Dow e-mini/hedging with options

Discussion in 'Options' started by RandomZen, May 23, 2009.

  1. Hi guys,

    I am very nervous about using stops, and trying to look at options as a hedge. I know it’s been discussed here before, but I am specifically interested in hedging with cheap options, which have 5 days to expiration. And use that week for the swin-trade in the underlying.

    Here’s a set of parameters that would’ve worked well on the June 09 Dow e-mini contract, see attached equity curved from backtest. Of course, it’s not really tradable because there are no stops involved. How could I have hedged with options?

    PARAMETERS:

    [no technical triggers here, time of entry is fixed, trade in the direction of the trend]

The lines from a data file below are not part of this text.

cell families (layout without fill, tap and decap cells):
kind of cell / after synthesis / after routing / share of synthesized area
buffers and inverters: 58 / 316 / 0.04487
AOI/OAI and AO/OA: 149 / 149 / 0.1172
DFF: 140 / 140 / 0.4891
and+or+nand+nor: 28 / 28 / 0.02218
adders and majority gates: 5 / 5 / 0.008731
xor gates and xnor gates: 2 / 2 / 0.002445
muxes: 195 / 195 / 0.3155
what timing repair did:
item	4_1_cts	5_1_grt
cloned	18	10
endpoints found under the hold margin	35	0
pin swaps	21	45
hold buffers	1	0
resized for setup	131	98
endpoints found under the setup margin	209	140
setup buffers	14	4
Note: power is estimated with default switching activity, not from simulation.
===== config.mk =====
export PLATFORM = sky130hd
export DESIGN_NAME = picorv32_rr_arbiter
export DESIGN_NICKNAME = d
export VERILOG_FILES = /design/src/rtl/picorv32_rr_arbiter.sv
export SDC_FILE = /design/constraint.sdc
export NUM_CORES = 1
export LEC_CHECK = 0
export CELL_PAD_IN_SITES_DETAIL_PLACEMENT = 1
export CELL_PAD_IN_SITES_GLOBAL_PLACEMENT = 2
export CORE_ASPECT_RATIO = 1.75
export CORE_UTILIZATION = 10
export CTS_CLUSTER_DIAMETER = 30
export DETAILED_ROUTE_END_ITERATION = 8
export PLACE_DENSITY_LB_ADDON = 0.1
export SLEW_MARGIN = 20
export SYNTH_ARGS = -nofsm -noshare
export SYNTH_HDL_FRONTEND = slang
export SYNTH_SLANG_ARGS = --single-unit

===== constraint.sdc =====
create_clock -name clk -period 1.1 [get_ports clk]
set_input_delay 0.22 -clock clk [delete_from_list [all_inputs] [get_ports clk]]
set_output_delay 0.22 -clock clk [all_outputs]
set_load 0.02 [all_outputs]
**src/rtl/uart_tx_core_if.sv**
```systemverilog
// Transmit request / serial line bundle between a requester and uart_tx_core.
interface uart_tx_core_if #(
  parameter int unsigned DATA_WIDTH = 8
);
  logic [DATA_WIDTH-1:0] p_data;
  logic                  data_valid;
  logic                  par_en;
  logic                  par_typ;
  logic [5:0]            prescale;
  logic                  tx_out;
  logic                  busy;

  modport master (
    output p_data, data_valid, par_en, par_typ, prescale,
    input  tx_out, busy
  );

  modport slave (
    input  p_data, data_valid, par_en, par_typ, prescale,
    output tx_out, busy
  );
endinterface

```
**src/rtl/uart_tx_core.sv**
```systemverilog
// UART transmitter: start bit, LSB-first data, optional parity, one stop bit,
// each bit held for a latched number of clk cycles.
module uart_tx_core #(
  parameter int unsigned DATA_WIDTH = 8
) (
  input logic            clk,
  input logic            rst,
  uart_tx_core_if.slave  bus
);

  localparam int unsigned PRE_W = 6;
  localparam int unsigned BIT_W = (DATA_WIDTH > 1) ? $clog2(DATA_WIDTH) : 1;
  localparam logic [BIT_W-1:0] LAST_BIT = BIT_W'(DATA_WIDTH - 1);

  typedef enum logic [2:0] {
    S_IDLE   = 3'd0,
    S_START  = 3'd1,
    S_DATA   = 3'd2,
    S_PARITY = 3'd3,
    S_STOP   = 3'd4
  } state_t;

  state_t                state;
  logic [PRE_W-1:0]      edge_cnt;
  logic [BIT_W-1:0]      bit_cnt;
  logic [DATA_WIDTH-1:0] sh_q;
  logic [PRE_W-1:0]      pre_q;
  logic                  par_en_q;
  logic                  par_bit_q;
  logic                  tx_q;
  logic                  busy_q;
  logic                  bit_done;

  // Last clk cycle of the current bit period.
  assign bit_done = (edge_cnt == (pre_q - PRE_W'(1)));

  assign bus.tx_out = tx_q;
  assign bus.busy   = busy_q;

  // Frame sequencer; tx_out and busy come straight from flops.
  always_ff @(posedge clk) begin
    if (!rst) begin
      state     <= S_IDLE;
      edge_cnt  <= '0;
      bit_cnt   <= '0;
      sh_q      <= '0;
      pre_q     <= '0;
      par_en_q  <= 1'b0;
      par_bit_q <= 1'b0;
      tx_q      <= 1'b1;
      busy_q    <= 1'b0;
    end else begin
      case (state)
        S_IDLE: begin
          tx_q     <= 1'b1;
          busy_q   <= 1'b0;
          edge_cnt <= '0;
          bit_cnt  <= '0;
          if (bus.data_valid && (bus.prescale != PRE_W'(0))) begin
            sh_q      <= bus.p_data;
            pre_q     <= bus.prescale;
            par_en_q  <= bus.par_en;
            par_bit_q <= (^bus.p_data) ^ bus.par_typ;
            tx_q      <= 1'b0;
            busy_q    <= 1'b1;
            state     <= S_START;
          end
        end

        S_START: begin
          if (bit_done) begin
            edge_cnt <= '0;
            bit_cnt  <= '0;
            tx_q     <= sh_q[0];
            sh_q     <= sh_q >> 1;
            state    <= S_DATA;
          end else begin
            edge_cnt <= edge_cnt + PRE_W'(1);
          end
        end

        S_DATA: begin
          if (bit_done) begin
            edge_cnt <= '0;
            if (bit_cnt == LAST_BIT) begin
              if (par_en_q) begin
                tx_q  <= par_bit_q;
                state <= S_PARITY;
              end else begin
                tx_q  <= 1'b1;
                state <= S_STOP;
              end
            end else begin
              bit_cnt <= bit_cnt + BIT_W'(1);
              tx_q    <= sh_q[0];
              sh_q    <= sh_q >> 1;
            end
          end else begin
            edge_cnt <= edge_cnt + PRE_W'(1);
          end
        end

        S_PARITY: begin
          if (bit_done) begin
            edge_cnt <= '0;
            tx_q     <= 1'b1;
            state    <= S_STOP;
          end else begin
            edge_cnt <= edge_cnt + PRE_W'(1);
          end
        end

        S_STOP: begin
          if (bit_done) begin
            edge_cnt <= '0;
            tx_q     <= 1'b1;
            busy_q   <= 1'b0;
            state    <= S_IDLE;
          end else begin
            edge_cnt <= edge_cnt + PRE_W'(1);
          end
        end

        default: begin
          state    <= S_IDLE;
          edge_cnt <= '0;
          bit_cnt  <= '0;
          tx_q     <= 1'b1;
          busy_q   <= 1'b0;
        end
      endcase
    end
  end

endmodule

```
**src/flat_wrapper.sv**
```systemverilog
// flat-port wrapper written by rule: the top's interface ports become plain ports
module uart_tx_core_flat 
#(
  parameter int unsigned DATA_WIDTH = 8
)
  (clk, rst, bus_p_data, bus_data_valid, bus_par_en, bus_par_typ, bus_prescale, bus_tx_out, bus_busy);
  uart_tx_core_if #(.DATA_WIDTH(DATA_WIDTH)) bus_i ();
  input logic clk;
  input logic rst;
  input wire logic [$bits(bus_i.p_data)-1:0] bus_p_data;
  input wire logic [$bits(bus_i.data_valid)-1:0] bus_data_valid;
  input wire logic [$bits(bus_i.par_en)-1:0] bus_par_en;
  input wire logic [$bits(bus_i.par_typ)-1:0] bus_par_typ;
  input wire logic [$bits(bus_i.prescale)-1:0] bus_prescale;
  output wire logic [$bits(bus_i.tx_out)-1:0] bus_tx_out;
  output wire logic [$bits(bus_i.busy)-1:0] bus_busy;
  assign bus_i.p_data = bus_p_data;
  assign bus_i.data_valid = bus_data_valid;
  assign bus_i.par_en = bus_par_en;
  assign bus_i.par_typ = bus_par_typ;
  assign bus_i.prescale = bus_prescale;
  assign bus_tx_out = bus_i.tx_out;
  assign bus_busy = bus_i.busy;
  uart_tx_core #(.DATA_WIDTH(DATA_WIDTH)) u_core (.clk(clk), .rst(rst), .bus(bus_i));
endmodule
```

    1 YM (June 09) contract
    1 trade per day, long entry
    max holding period 10 days
    profit target: 50 points
    no stops
    time of entry: minutes 190-200 of the trading session, i.e. mid-day entry

    HOW ABOUT THIS:

    I only make one trade per month. I buy 1 YM contract, on Monday, the week of options expiration and set a high-probability probability profit target, for a 5-day horizon, let’s say 40-50 points on the Dow e-mini.

    As insurance, I buy a near-the-money put (or debit put spread), which should be cheap because no time value left. The insurance should work because the option would have intrinsic value if it goes in the money. So I AM BUYING CHEAP CATASTROPHE INSURANCE FOR ONE WEEK, the max holding period for my trade.

    Any idea if this would work?

    Thanks

    RandomZen
     
  2. hedging with options also pushes up your trading slippage. fees and commissions.

    It is cheaper to use smart money management and not overdo leverage.
     
  3. I had the same idea, I'm still trying to research the proper strategy. Trade off the daily or weekly chart and construct a delta neutral strategy.
     
  4. maxpi

    maxpi

    It sounds clever. I've posted a similar question and somebody recommended deep out of the money options. They said the typical cost is 3% of the account per month or per what I don't really think they said.... I use stops however. My concern was more like a repeat of 9/11...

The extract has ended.